Hi all, I'm trying to run in
Hi all,
I'm trying to run in parallel, on n (say 2) processors, a case with two meshes (say region1 and region2).
In the solver I read the two meshes in such a way:

fvMesh mesh1


fvMesh mesh2


I'm able to succesfully run this case only if I really decompose (part A & B) both the two meshes on the two processors:
processor0 has region1A & region2A
processor1 has region1B & region2B

What I'm looking for is how to run in parallel a case with two meshes decomposing the meshes on different processors:
processor0 has region1
processor1 has region2

This will be very helpful in case of heavier runs and a higher number of processors:
processor0 has region1A
processor1 has region1B
processorn has region2

The problem seems to be just on an initial check that reports a fatal error if it doesn't find region2 in one of the processors.
This the output if I type: mpirun -np 2 conjugatesolver . <case> -parallel

[1] --> FOAM Warning :
[1] From function objectRegistry::checkIn(regIOobject&)
[1] in file db/objectRegistry/objectRegistry.C at line 51
[1] Registering object 'region2' with objectRegistry 'time'
[1] This is only appropriate for registering the regions of a multi-region computation
or in other special circumstances.
Otherwise please register this object with it's region (mesh)
[1] --> FOAM FATAL ERROR : Cannot find file "points" in directory "constant/region2/polyMesh"
[1] From function Time::findInstance(const word& dir, const word& name)
[1] in file db/Time/findInstance.C at line 133.
FOAM parallel run exiting

Is there the possibility to disable this check?
Thank you very much in advance for any help

gschaider January 9, 2007 11:21

Well, cosimo, I think if I und
Well, cosimo, I think if I understand your intention correctly your problem is even more complicated: the conjugateSolver works like this (if I remember correctly)

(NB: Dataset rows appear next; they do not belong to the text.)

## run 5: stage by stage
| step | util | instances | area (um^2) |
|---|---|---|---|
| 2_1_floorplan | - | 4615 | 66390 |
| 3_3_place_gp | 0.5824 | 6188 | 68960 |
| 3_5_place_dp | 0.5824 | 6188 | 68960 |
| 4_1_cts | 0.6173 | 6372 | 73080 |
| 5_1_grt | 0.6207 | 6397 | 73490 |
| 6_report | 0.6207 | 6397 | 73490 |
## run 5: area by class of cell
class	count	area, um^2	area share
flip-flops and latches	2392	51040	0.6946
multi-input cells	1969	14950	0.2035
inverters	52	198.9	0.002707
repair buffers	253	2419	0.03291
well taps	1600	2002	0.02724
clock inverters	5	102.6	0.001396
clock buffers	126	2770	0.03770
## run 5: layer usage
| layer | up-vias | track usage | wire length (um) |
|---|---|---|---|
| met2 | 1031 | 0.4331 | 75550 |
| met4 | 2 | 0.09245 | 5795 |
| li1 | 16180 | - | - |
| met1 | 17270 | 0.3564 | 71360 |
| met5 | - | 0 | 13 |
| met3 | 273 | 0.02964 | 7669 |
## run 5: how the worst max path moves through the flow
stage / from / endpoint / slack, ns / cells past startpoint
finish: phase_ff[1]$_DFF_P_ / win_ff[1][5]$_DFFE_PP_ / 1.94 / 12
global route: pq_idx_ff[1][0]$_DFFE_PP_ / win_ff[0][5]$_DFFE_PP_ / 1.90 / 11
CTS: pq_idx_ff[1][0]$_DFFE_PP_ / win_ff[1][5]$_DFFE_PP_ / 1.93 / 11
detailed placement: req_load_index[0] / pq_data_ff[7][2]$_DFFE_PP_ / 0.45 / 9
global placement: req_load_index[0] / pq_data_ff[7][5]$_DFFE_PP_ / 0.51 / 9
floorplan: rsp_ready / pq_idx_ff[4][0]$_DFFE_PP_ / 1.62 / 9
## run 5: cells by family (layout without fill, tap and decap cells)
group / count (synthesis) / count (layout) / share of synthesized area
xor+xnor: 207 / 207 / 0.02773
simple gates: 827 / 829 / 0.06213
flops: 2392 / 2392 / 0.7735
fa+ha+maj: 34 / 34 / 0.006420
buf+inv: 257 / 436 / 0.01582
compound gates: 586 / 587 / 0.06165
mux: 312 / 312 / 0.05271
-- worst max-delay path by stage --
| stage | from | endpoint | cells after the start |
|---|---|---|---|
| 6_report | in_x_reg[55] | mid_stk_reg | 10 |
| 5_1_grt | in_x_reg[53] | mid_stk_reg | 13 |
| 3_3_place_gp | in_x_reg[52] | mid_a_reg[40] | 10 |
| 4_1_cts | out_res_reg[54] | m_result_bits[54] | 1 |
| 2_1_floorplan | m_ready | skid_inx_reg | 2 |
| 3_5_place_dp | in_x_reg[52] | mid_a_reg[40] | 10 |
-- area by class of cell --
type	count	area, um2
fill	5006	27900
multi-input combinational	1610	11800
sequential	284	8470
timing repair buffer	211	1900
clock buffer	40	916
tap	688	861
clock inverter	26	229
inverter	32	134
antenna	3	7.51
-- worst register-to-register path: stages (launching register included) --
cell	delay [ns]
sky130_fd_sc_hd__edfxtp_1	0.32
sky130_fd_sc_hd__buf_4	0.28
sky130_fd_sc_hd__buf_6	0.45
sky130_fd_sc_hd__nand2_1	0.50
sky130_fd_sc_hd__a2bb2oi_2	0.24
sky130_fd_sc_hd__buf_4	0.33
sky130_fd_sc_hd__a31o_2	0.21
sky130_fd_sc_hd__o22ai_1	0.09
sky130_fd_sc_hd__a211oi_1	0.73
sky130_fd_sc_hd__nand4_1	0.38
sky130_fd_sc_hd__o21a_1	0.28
This design comes from an exercise in tuning for small area, a short achievable clock period and few clock cycles on the open sky130 flow, not from production work.
Function was checked by simulation only, so behaviour that the tests miss may differ from the original.
Power figures rest on the tool's default switching activity, not on a simulated workload.

==> module signed_gadget_decompose, before the edit <==
module signed_gadget_decompose (
	input  logic        clk,
	input  logic        arst_n,
	input  logic        cfg_valid,
	output logic        cfg_ready,
	input  logic [3:0]  cfg_index,
	input  logic [7:0]  cfg_data,
	input  logic        coef_valid,
	output logic        coef_ready,
	input  logic [31:0] coef_coefficient,
	output logic        result_valid,
	input  logic        result_ready,
	output logic signed [15:0] result_digit,
	output logic [2:0]  result_level_index,
	output logic        result_last
);
	logic [3:0]  bm1_q;     
	logic [2:0]  nm1_q;     
	logic        nz_q;      
	logic [31:0] x_q;       
	logic        valid_q;
	logic [2:0]  idx_q;
	logic        zero_q;    
	logic [31:0] kofs;
	logic        last;
	logic        take;
	logic        adv;
	logic        zero_next;
	logic        sgn;
	logic [47:0] wide;
	assign cfg_ready = 1'b1;
	always_ff @(posedge clk or negedge arst_n) begin
		if (!arst_n) begin
			bm1_q <= 4'd9;
			nm1_q <= 3'd1;
			nz_q  <= 1'b0;
		end else if (cfg_valid) begin
			if (cfg_index == sgd_pkg::REG_DIGIT_BITS) begin
				if (cfg_data[4:0] == 5'd0)
					bm1_q <= 4'd0;
				else if (cfg_data[4:0] > 5'd16)
					bm1_q <= 4'd15;
				else
					bm1_q <= 4'(cfg_data[4:0] - 5'd1);
			end else if (cfg_index == sgd_pkg::REG_LEVELS) begin
				nz_q  <= (cfg_data[3:0] == 4'd0);
				nm1_q <= (cfg_data[3:0] > 4'd8) ? 3'd7 : 3'(cfg_data[3:0] - 4'd1);
			end
		end
	end
	always_comb begin
		kofs = '0;
		for (int bv = 1; bv <= 16; bv++) begin
			for (int i = 0; i <= 8; i++) begin
				if (31 - bv * i >= 0) begin
					if (bm1_q == 4'(bv - 1) && (i == 0 || 3'(i - 1) <= nm1_q))
						kofs[31 - bv * i] = 1'b1;
				end
			end
		end
	end
	always_comb begin
		zero_next = 1'b0;
		for (int bv = 5; bv <= 16; bv++) begin
			if (bm1_q == 4'(bv - 1) && idx_q >= 3'(31 / bv))
				zero_next = 1'b1;
		end
	end
	assign last       = (idx_q == nm1_q);
	assign adv        = valid_q && result_ready;
	assign coef_ready = !valid_q || (result_ready && last);
	assign take       = coef_valid && coef_ready;
	assign sgn  = ~x_q[31];
	assign wide = {{16{sgn}}, sgn, x_q[30:0], 1'b0} << bm1_q;
	always_ff @(posedge clk or negedge arst_n) begin
		if (!arst_n) begin
			valid_q <= 1'b0;
			idx_q   <= 3'd0;
		end else if (take) begin
			valid_q <= !nz_q;
			idx_q   <= 3'd0;
		end else if (adv) begin
			if (last)
				valid_q <= 1'b0;
			idx_q <= idx_q + 3'd1;
		end
	end
	always_ff @(posedge clk) begin
		if (take) begin
			x_q    <= coef_coefficient + kofs;
			zero_q <= 1'b0;
		end else if (adv) begin
			x_q    <= wide[31:0];
			zero_q <= zero_next;
		end
	end
	assign result_digit       = zero_q ? 16'sd0 : $signed(wide[47:32]);
	assign result_valid       = valid_q;
	assign result_level_index = idx_q;
	assign result_last        = last;
endmodule
Background: an optimization exercise with open tools, aiming at small area and a short achievable clock period. Do not read the settings as production practice. At most, simulation tests tie the RTL to the original design; equivalence was not proved. Power is estimated from default activity; no workload was simulated.

Setup of old:
==> flow/design.v <==
`timescale 1ns/100ps
module pfxCarry #(
  parameter int N  = 32,
  parameter bit KS = 1
) (
  input  logic [N-1:0] p,
  input  logic [N-1:0] g,
  output logic [N-1:0] c
);
  localparam int L = $clog2(N);
  logic [N-1:0] gg [0:L];
  logic [N-1:0] pp [0:L];
  always_comb begin
    gg[0] = g;
    pp[0] = p;
    for (int k = 0; k < L; k++) begin
      for (int i = 0; i < N; i++) begin
        int j;
        if (KS) j = i - (1 << k);
        else    j = ((i >> k) & 1) ? (((i >> k) << k) - 1) : -1;
        if (j >= 0) begin
          gg[k+1][i] = gg[k][i] | (pp[k][i] & gg[k][j]);
          pp[k+1][i] = pp[k][i] & pp[k][j];
        end else begin
          gg[k+1][i] = gg[k][i];
          pp[k+1][i] = pp[k][i];
        end
      end
    end
  end
  assign c = gg[L];
endmodule
module pfxAdd #(
  parameter int N  = 32,
  parameter bit KS = 1
) (
  input  logic [N-1:0] a,
  input  logic [N-1:0] b,
  output logic [N-1:0] s,
  output logic         co
);
  logic [N-1:0] p, c;
  assign p = a ^ b;
  pfxCarry #(.N(N), .KS(KS)) carry_i (.p (p), .g (a & b), .c (c));
  assign s  = p ^ {c[N-2:0], 1'b0};
  assign co = c[N-1];
endmodule
`timescale 1ns/100ps
module executeUnit (
  input  logic         Clk,
  input  logic         reset,
  input  logic [150:0] idExIn,
  output logic [106:0] exMemOut
);
  localparam bit KS_ALU = 0;
  localparam bit KS_BT  = 0;
  logic [4:0]  inCtrl;
  logic        regDst, aluSrc;
  logic [5:0]  aluOp, funct;
  logic [31:0] pcPlus4, rdA, rdB, imm;
  logic [4:0]  rt, rd, shamt;
  assign inCtrl  = idExIn[150:146];
  assign regDst  = idExIn[145];
  assign aluSrc  = idExIn[144];
  assign aluOp   = idExIn[143:138];
  assign pcPlus4 = idExIn[137:106];
  assign rdA     = idExIn[105:74];
  assign rdB     = idExIn[73:42];
  assign imm     = idExIn[41:10];
  assign rt      = idExIn[9:5];
  assign rd      = idExIn[4:0];
  assign funct   = imm[5:0];
  assign shamt   = imm[10:6];
  logic isR;
  logic dSub, dSlt, dAnd, dOr, dXor, dNor, dSll, dSrl, dShift, dLogic, dArith;
  assign isR    = (aluOp == 6'h00);
  assign dSlt   = (isR & (funct == 6'h2A)) | (aluOp == 6'h0A);
  assign dSub   = (isR & (funct == 6'h22)) | (aluOp == 6'h04) | dSlt;
  assign dAnd   = (isR & (funct == 6'h24)) | (aluOp == 6'h0C);
  assign dOr    = (isR & (funct == 6'h25)) | (aluOp == 6'h0D);
  assign dXor   =  isR & (funct == 6'h26);
  assign dNor   =  isR & (funct == 6'h27);
  assign dSll   =  isR & (funct == 6'h00);
  assign dSrl   =  isR & (funct == 6'h02);
  assign dShift = dSll | dSrl;
  assign dLogic = dAnd | dOr | dXor | dNor;
  assign dArith = ~(dSlt | dLogic | dShift);
  logic [31:0] opB, inP, inG, shIn, shPre;
  logic [3:0]  lutP, lutG;
  assign opB = aluSrc ? imm : rdB;
  logic dAndi, dOri, dNone;
  assign dAndi = dAnd | dOr;                   
  assign dOri  = dOr | dXor;                   
  assign dNone = dAnd | dNor | dShift;         
  assign lutP = {dSub | dAndi, ~(dSub | dNone), ~(dSub | dNone), dSub | dNor};
  assign lutG = {~(dSub | dLogic | dShift), dSub, 2'b00};
  always_comb
    for (int i = 0; i < 32; i++)
      shIn[i] = (dSll & opB[31-i]) | (dSrl & opB[i]);
  assign shPre = shamt[4] ? {16'd0, shIn[31:16]} : shIn;
  always_comb
    for (int i = 0; i < 32; i++) begin
      inP[i] = lutP[{rdA[i], opB[i]}] | shPre[i];
      inG[i] = lutG[{rdA[i], opB[i]}];
    end
  logic [14:0] btLo, btHi0;
  logic        btLoCo, btHiCo;
  pfxAdd #(.N(15), .KS(KS_BT)) btLoAdd_i (.a (pcPlus4[16:2]),  .b (imm[14:0]),  .s (btLo),  .co (btLoCo));
  pfxAdd #(.N(15), .KS(KS_BT)) btHiAdd_i (.a (pcPlus4[31:17]), .b (imm[29:15]), .s (btHi0), .co (btHiCo));
  logic        killQ;                  
  logic [4:0]  ctrlQ, wrQ;
  logic [31:0] rd2Q, pQ, gQ;
  logic        cinQ;
  logic        sumQ, sltQ, srlQ, sllQ;
  logic [3:0]  shamtQ;
  logic [14:0] btLoQ, btHi0Q;
  logic [1:0]  btPcQ;
  logic        btCQ;
  always_ff @(posedge Clk) begin
    killQ  <= reset;
    ctrlQ  <= inCtrl;
    wrQ    <= regDst ? rd : rt;
    rd2Q   <= rdB;
    pQ     <= inP;
    gQ     <= {inG[31:1], inG[0] | (inP[0] & dSub)};
    cinQ   <= dSub;
    sumQ   <= dArith | dLogic;
    sltQ   <= dSlt;
    srlQ   <= dSrl;
    sllQ   <= dSll;
    shamtQ <= shamt[3:0];
    btPcQ  <= pcPlus4[1:0];
    btLoQ  <= btLo;
    btHi0Q <= btHi0;
    btCQ   <= btLoCo;
  end
  logic [31:0] carry, sum, sh, shRev;
  logic        lt, zAdd, zSh, zero;
  logic [31:0] aluRes;
  pfxCarry #(.N(32), .KS(KS_ALU)) aluCarry_i (.p (pQ), .g (gQ), .c (carry));
  assign sum = pQ ^ {carry[30:0], cinQ};
  assign sh = pQ >> shamtQ;
  always_comb for (int i = 0; i < 32; i++) shRev[i] = sh[31-i];
  assign lt = pQ[31] ? sum[31] : gQ[31];
  logic [31:0] kin;
  assign kin  = {pQ[30:0] | gQ[30:0], cinQ};
  assign zAdd = (pQ == kin);
  logic [15:0] keep;
  always_comb for (int k = 0; k < 16; k++) keep[k] = (k >= shamtQ);
  assign zSh  = ~|pQ[31:16] & ~|(pQ[15:0] & keep);
  assign aluRes = ({32{sumQ}} & sum) | ({32{srlQ}} & sh) | ({32{sllQ}} & shRev) |
                  {31'd0, sltQ & lt};
  assign zero   = (sumQ & zAdd) | (sltQ & ~lt) | ((srlQ | sllQ) & zSh);
  logic [14:0] btHi;
  assign btHi = btHi0Q + {14'd0, btCQ};
  logic clr;
  assign clr = reset | killQ;
  always_ff @(posedge Clk) begin
    exMemOut[106:102] <= clr ? 5'd0 : ctrlQ;
    exMemOut[101:70]  <= clr ? 32'd0 : {btHi, btLoQ, btPcQ};
    exMemOut[69]      <= ~reset & (killQ | zero);
    exMemOut[68:37]   <= clr ? 32'd0 : aluRes;
    exMemOut[36:5]    <= clr ? 32'd0 : rd2Q;
    exMemOut[4:0]     <= clr ? 5'd0 : wrQ;
  end
endmodule
Settings: LEC_CHECK=0, CAP_MARGIN=20, CORE_MARGIN=2, CORE_UTILIZATION=40, SETUP_SLACK_MARGIN=2.8, SLEW_MARGIN=20; clock period 5.0 ns.
standard.sh (not shown) runs the stock make flow with config.mk's settings and CLKGATE_MAP_FILE= SYNTH_SCRIPT=/design/flow/synth_recipe.tcl, a recipe that flattens the netlist after the stock synthesis.
==> flow/flow/run.sh <==
#!/bin/bash
# Own layout flow: the standard ORFS flow with these changes.
#  * ABC maps for delay (dch; map -D) instead of ORFS's area-recovering script.
#  * Yosys does not extract full/half adder cells, so ABC sees the whole
#    carry logic (ADDER_MAP_FILE empty).
#  * Clock tree from clkbuf_8 cells, without dummy loads.
#  * Port buffers: buf_2 on outputs (before global placement), buf_1 on
#    inputs (right after it), instead of clkdlybuf4s50_1 delay cells.
# The synthesis itself is otherwise ORFS's (synth_recipe.tcl), so the registers
# and their names are the standard synthesis's.
set -euo pipefail
W=$PWD
rm -rf "$W/scripts_own"
cp -r "$FLOW_HOME/scripts" "$W/scripts_own"
cp "$W/flow/abc_speed.script" "$W/scripts_own/abc_speed.script"
export SCRIPTS_DIR="$W/scripts_own"
export ADDER_MAP_FILE=
export BUFFER_PORTS_ARGS="-outputs -buffer_cell sky130_fd_sc_hd__buf_2"
export POST_GLOBAL_PLACE_TCL="$W/flow/post_gpl.tcl"
export CTS_ARGS="-sink_clustering_enable -repair_clock_nets -buf_list sky130_fd_sc_hd__clkbuf_8 -dont_use_dummy_load"
bash standard.sh synth > "$W/own_synth.log" 2>&1
bash standard.sh > "$W/own_layout.log" 2>&1
==> flow/flow/abc_speed.script <==
strash
dch
map -D 800
buffer -p
upsize -D 800
dnsize -D 800
stime -p
==> flow/flow/post_gpl.tcl <==
# Input ports get the smallest buffer; the output ports were buffered with
# buf_2 before global placement (they drive the 10 fF output load).
buffer_ports -inputs -buffer_cell sky130_fd_sc_hd__buf_1
estimate_parasitics -placement
[inputs] new vs old
-- flow/design.v --
<<< old, line 86
  assign dLogic = dAnd | dOr | dXor | dNor;
  assign dArith = ~(dSlt | dLogic | dShift);
  logic [31:0] opB, inP, inG, shIn, shPre;
  logic [3:0]  lutP, lutG;
  assign opB = aluSrc ? imm : rdB;
  logic dAndi, dOri, dNone;
  assign dAndi = dAnd | dOr;                   
  assign dOri  = dOr | dXor;                   
  assign dNone = dAnd | dNor | dShift;         
  assign lutP = {dSub | dAndi, ~(dSub | dNone), ~(dSub | dNone), dSub | dNor};
  assign lutG = {~(dSub | dLogic | dShift), dSub, 2'b00};
  always_comb
    for (int i = 0; i < 32; i++)
      shIn[i] = (dSll & opB[31-i]) | (dSrl & opB[i]);
  assign shPre = shamt[4] ? {16'd0, shIn[31:16]} : shIn;
  always_comb
    for (int i = 0; i < 32; i++) begin
      inP[i] = lutP[{rdA[i], opB[i]}] | shPre[i];
      inG[i] = lutG[{rdA[i], opB[i]}];
    end
  logic [14:0] btLo, btHi0;
  logic        btLoCo, btHiCo;
>>> new, line 86
  assign dLogic = dAnd | dOr | dXor | dNor;
  assign dArith = ~(dSlt | dLogic | dShift);
  logic [31:0] opB, t, gAdd, gSub, inP, inG, shIn, shPre;
  assign opB  = aluSrc ? imm : rdB;
  assign t    = rdA ^ opB;
  assign gAdd = rdA & opB;
  assign gSub = rdA & ~opB;
  always_comb for (int i = 0; i < 32; i++) shIn[i] = dSll ? opB[31-i] : opB[i];
  assign shPre = shamt[4] ? {16'd0, shIn[31:16]} : shIn;
  assign inP = dShift ? shPre : (dSub ? ~t : t);
  assign inG = dSub ? gSub : gAdd;
  logic [14:0] btLo, btHi0;
  logic        btLoCo, btHiCo;
<<< old, line 112
  logic [31:0] rd2Q, pQ, gQ;
  logic        cinQ;
  logic        sumQ, sltQ, srlQ, sllQ;
  logic [3:0]  shamtQ;
  logic [14:0] btLoQ, btHi0Q;
>>> new, line 103
  logic [31:0] rd2Q, pQ, gQ;
  logic        cinQ;
  logic        sumQ, sltQ, srlQ, sllQ, logicQ;
  logic [2:0]  lutQ;                   
  logic [3:0]  shamtQ;
  logic [14:0] btLoQ, btHi0Q;
<<< old, line 125
    gQ     <= {inG[31:1], inG[0] | (inP[0] & dSub)};
    cinQ   <= dSub;
    sumQ   <= dArith | dLogic;
    sltQ   <= dSlt;
    srlQ   <= dSrl;
    sllQ   <= dSll;
    shamtQ <= shamt[3:0];
    btPcQ  <= pcPlus4[1:0];
>>> new, line 117
    gQ     <= {inG[31:1], inG[0] | (inP[0] & dSub)};
    cinQ   <= dSub;
    sumQ   <= dArith;
    sltQ   <= dSlt;
    srlQ   <= dSrl;
    sllQ   <= dSll;
    logicQ <= dLogic;
    lutQ   <= {dAnd | dOr, dOr | dXor, dNor};
    shamtQ <= shamt[3:0];
    btPcQ  <= pcPlus4[1:0];
<<< old, line 135
    btCQ   <= btLoCo;
  end
  logic [31:0] carry, sum, sh, shRev;
  logic        lt, zAdd, zSh, zero;
  logic [31:0] aluRes;
  pfxCarry #(.N(32), .KS(KS_ALU)) aluCarry_i (.p (pQ), .g (gQ), .c (carry));
  assign sum = pQ ^ {carry[30:0], cinQ};
  assign sh = pQ >> shamtQ;
  always_comb for (int i = 0; i < 32; i++) shRev[i] = sh[31-i];
>>> new, line 129
    btCQ   <= btLoCo;
  end
  logic [31:0] carry, sum, lres, sh, shRev;
  logic        lt, zAdd, zSh, zL, zero;
  logic [31:0] aluRes;
  pfxCarry #(.N(32), .KS(KS_ALU)) aluCarry_i (.p (pQ), .g (gQ), .c (carry));
  assign sum = pQ ^ {carry[30:0], cinQ};
  always_comb
    for (int i = 0; i < 32; i++)
      lres[i] = gQ[i] ? lutQ[2] : (pQ[i] ? lutQ[1] : lutQ[0]);
  assign sh = pQ >> shamtQ;
  always_comb for (int i = 0; i < 32; i++) shRev[i] = sh[31-i];
<<< old, line 149
  always_comb for (int k = 0; k < 16; k++) keep[k] = (k >= shamtQ);
  assign zSh  = ~|pQ[31:16] & ~|(pQ[15:0] & keep);
  assign aluRes = ({32{sumQ}} & sum) | ({32{srlQ}} & sh) | ({32{sllQ}} & shRev) |
                  {31'd0, sltQ & lt};
  assign zero   = (sumQ & zAdd) | (sltQ & ~lt) | ((srlQ | sllQ) & zSh);
  logic [14:0] btHi;
  assign btHi = btHi0Q + {14'd0, btCQ};
>>> new, line 146
  always_comb for (int k = 0; k < 16; k++) keep[k] = (k >= shamtQ);
  assign zSh  = ~|pQ[31:16] & ~|(pQ[15:0] & keep);
  logic [31:0] pg;
  logic zG, zP, zPG, aPG;
  assign pg  = pQ | gQ;
  assign zG  = ~|gQ;
  assign zP  = ~|pQ;
  assign zPG = ~|pg;
  assign aPG = &pg;
  assign zL = (lutQ[2] & ~lutQ[1] & zG) | (lutQ[2] & lutQ[1] & zPG) |
              (~lutQ[2] & lutQ[1] & zP) | (lutQ[0] & aPG);
  assign aluRes = ({32{sumQ}} & sum) | ({32{srlQ}} & sh) | ({32{sllQ}} & shRev) |
                  lres | {31'd0, sltQ & lt};
  assign zero   = (sumQ & zAdd) | (sltQ & ~lt) | ((srlQ | sllQ) & zSh) | (logicQ & zL);
  logic [14:0] btHi;
  assign btHi = btHi0Q + {14'd0, btCQ};
### Flow results
Number of clock sinks of new exceeds that of old slightly.
[new] met2 wire length rose 17% relative to old
Compared with old, new shows fraction of area in registers lower by 0.90 points.
Taking old as the reference, in new starting utilization of the core area comparable; cell internal power dissipation now larger; combinational share of power now larger; overall power now larger.
Average cell area after synthesis of new falls short of that of old slightly.
new vs. old: fmax shrank by 9.1 MHz, cell count of the worst reg-to-reg path shrank by 1.
Comparing the two runs side by side, new comes out behind old on final worst-path setup slack.
old has a lower met1 usage than new.
| depth of the critical timing path with buffers and inverters included | new vs old | 4 lower |
Of old and new, new shows the higher net count reported at finish, with old below it.
Function not checked in new: the RTL went through the layout flow alone.

what the ideal ports hide:
Ports are ideal in the flow. The routed layouts listed here were re-timed in OpenROAD.
Step 1, drivers: a clkbuf_16 drives Clk and a buf_2 each remaining input, both assumed.
Step 2, shift: input delay + t, output delay - t, t = (earliest + latest rising clock arrival at the registers) / 2. This alone moves slack from input paths to output paths.
Three values: no drivers, after step 1, after step 2; two values: the first two.
run | shift t [ns] | slack for setup (ns) | clock arrival spread, ns
old | 0.630 | 2.773 / 2.775 / 2.145 | 0.058 / 0.058
new | 0.645 | 2.727 / 2.745 / 2.100 | 0.066 / 0.065
After both steps setup and hold are still met in every run listed. The setup slack of old, which loses most, moves by +0.002 ns with the drivers and by -0.628 ns with both steps.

1. calculate eq1 in region1
2. write boundary values from region1 to region2
3. calculate eq2 in region2
4. write boundary values from region2 to region1
5. start again

In your case that would mean that the work is distributed like this
Step 1: processors 0 to n-1 work. n is idle
Step 2: communication
Step 3: processor n works. All others are idle
Step 4: communication

Even if Step3 takes very few time Amdahl's law is bound to strike here without mercy (in other words the parallelization would not be very efficient)

The alternative would be to either
- fork your solver in two threads: one for region1 and one for region2. These calculate independently and communicate their results at the end/start of each timestep. The question is: has anybody ever tried to write a multithreaded OF-solver? And even then your problem with the mesh would persist
- write two solvers (one for each region) that communicate over some kind of OS-mechanism (sockets pipes). But this too would be ...äh... interesting.

Both approaches have in common that it will be difficult to distribute the workload evenly.

cosimobianchini January 11, 2007 07:33

Thanks a lot Bernhard (I'm st
Thanks a lot Bernhard (I'm still in debt with you for the suggestions on the postprocessing of the same case too).
You are right about the conjugatesolver and I agree with you when you say "Amdahl's law is bound to strike".
From these first rough tests in fact, solving solid + passing boundary conditions (sequential fraction F) takes 30% of singleprocessor time.
This means a maximum theoretical speedup of 3.3 (lim N->inf 1/(F+(1-F)/N)).
In more complex cases, solving solid could be cheaper in terms of cpu time but I believe passing boundary conditions will increase drammatically its relative weight, letting such parallelization be even less effective.
That's way I won't go through the two suggestions you gave me but I'll try parallelizing the problem the other way around (with processor boundaries normal to the solid fluid interface).